Summary of 20 years competition, 13 May 1999
This book is a summary of the various articles and books which Michael Porter has written in conjunction with his research assistants. It is slightly disappointing if you have read Competitive Strategy, Competitive Advantage and Competitive Advantage of Nations before. Tip for MBA-students: It provides you with a good summary of Porter's articles and books. His first book is still the best, the others build on that initial research. Experienced Harvard Business Review (HBR) readers will view this as a biography of 20 years of Porter in HBR. Go for his first book first.

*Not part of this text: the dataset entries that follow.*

`src/hbc_pkg.sv`:
```
// Shared types, constants and helpers for the histogram pixel classifier.
package hbc_pkg;

    // Bin index: hue[7:6], saturation[7:4], brightness[7:4]
    localparam int BIN_IDX_BITS = 10;
    localparam int BIN_DEPTH    = 1 << BIN_IDX_BITS;

    // Item kinds
    localparam logic [1:0] KIND_TRAIN    = 2'd0;
    localparam logic [1:0] KIND_SEGMENT  = 2'd1;
    localparam logic [1:0] KIND_EVALUATE = 2'd2;

    // Configuration register indexes
    localparam logic [1:0] CFG_MASK_THRESHOLD = 2'd0;
    localparam logic [1:0] CFG_OVERLAY_BLUE   = 2'd1;
    localparam logic [1:0] CFG_OVERLAY_GREEN  = 2'd2;
    localparam logic [1:0] CFG_OVERLAY_RED    = 2'd3;

    // Decoupling queue between front and back
    localparam int Q_PTR_BITS = 1;
    localparam int Q_DEPTH    = 1 << Q_PTR_BITS;

    // Classified word handed from the front to the back
    typedef struct packed {
        logic [1:0] kind;
        logic       pred;
        logic       label;
        logic [7:0] blue;
        logic [7:0] green;
        logic [7:0] red;
    } hbc_word_t;

    // Overlay color
    typedef struct packed {
        logic [7:0] blue;
        logic [7:0] green;
        logic [7:0] red;
    } hbc_overlay_t;

    function automatic logic [BIN_IDX_BITS-1:0] bin_of(
        input logic [7:0] hue,
        input logic [7:0] sat,
        input logic [7:0] val
    );
        return {hue[7:6], sat[7:4], val[7:4]};
    endfunction

endpackage

```
`src/hbc_fifo.sv`:
```
// Short queue of classified words between the front and the back.
module hbc_fifo (
    input  logic               clk,
    input  logic               rst_n,
    input  logic               wr_en,
    input  hbc_pkg::hbc_word_t wr_word,
    output logic               q_full,
    input  logic               rd_en,
    output hbc_pkg::hbc_word_t rd_word,
    output logic               q_empty
);
    import hbc_pkg::*;

    hbc_word_t             mem_reg [Q_DEPTH];
    logic [Q_PTR_BITS-1:0] wr_ptr_reg, rd_ptr_reg;
    logic [Q_PTR_BITS:0]   cnt_reg, cnt_next;

    assign q_full  = (cnt_reg == (Q_PTR_BITS+1)'(Q_DEPTH));
    assign q_empty = (cnt_reg == '0);
    assign rd_word = mem_reg[rd_ptr_reg];

    always_comb
    begin
        cnt_next = cnt_reg;
        if (wr_en && !rd_en)
        begin
            cnt_next = cnt_reg + (Q_PTR_BITS+1)'(1);
        end
        else if (rd_en && !wr_en)
        begin
            cnt_next = cnt_reg - (Q_PTR_BITS+1)'(1);
        end
    end

    always_ff @(posedge clk or negedge rst_n)
    begin
        if (!rst_n)
        begin
            wr_ptr_reg <= '0;
            rd_ptr_reg <= '0;
            cnt_reg    <= '0;
        end
        else
        begin
            if (wr_en)
            begin
                wr_ptr_reg <= wr_ptr_reg + Q_PTR_BITS'(1);
            end
            if (rd_en)
            begin
                rd_ptr_reg <= rd_ptr_reg + Q_PTR_BITS'(1);
            end
            cnt_reg <= cnt_next;
        end
    end

    always_ff @(posedge clk)
    begin
        if (wr_en)
        begin
            mem_reg[wr_ptr_reg] <= wr_word;
        end
    end

endmodule

```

What about the net, Michael?, 27 Apr 1999
I'm a great fan of Porter's works, but was disappointed that something published in 1998 wasn't updated to the impact of the internet on competition. The net is the greatest inflection point in competitive activity in business history, IMO. Not only is the impact great on nearly all aspects of Porter's 5 forces, but changes are happening blazingly fast. To be sure many of MP's concepts help one predict and understand Dell's cleaning of Compaq's clock and many other happenings, but none of this is dealt with explicitly. How tough would it have been to update, or even just add a blurb at the end of chapter's like "How Information Gives You Competitive Advantage". But no, it's the same as when it was written in mid-1985...a lifetime ago in terms of information technology. $35.95 should entitle the reader to bit of updating, but the internet doesn't appear in the index and I only saw the word once in the text of one article. Had the book and articles had a bit of an update, I would definitely give it 5 stars...and for those who haven't read Porter's articles I would highly recommend it. But for those expecting a 1998 book should carry a more recent perspective, it's a bit of a disappointment.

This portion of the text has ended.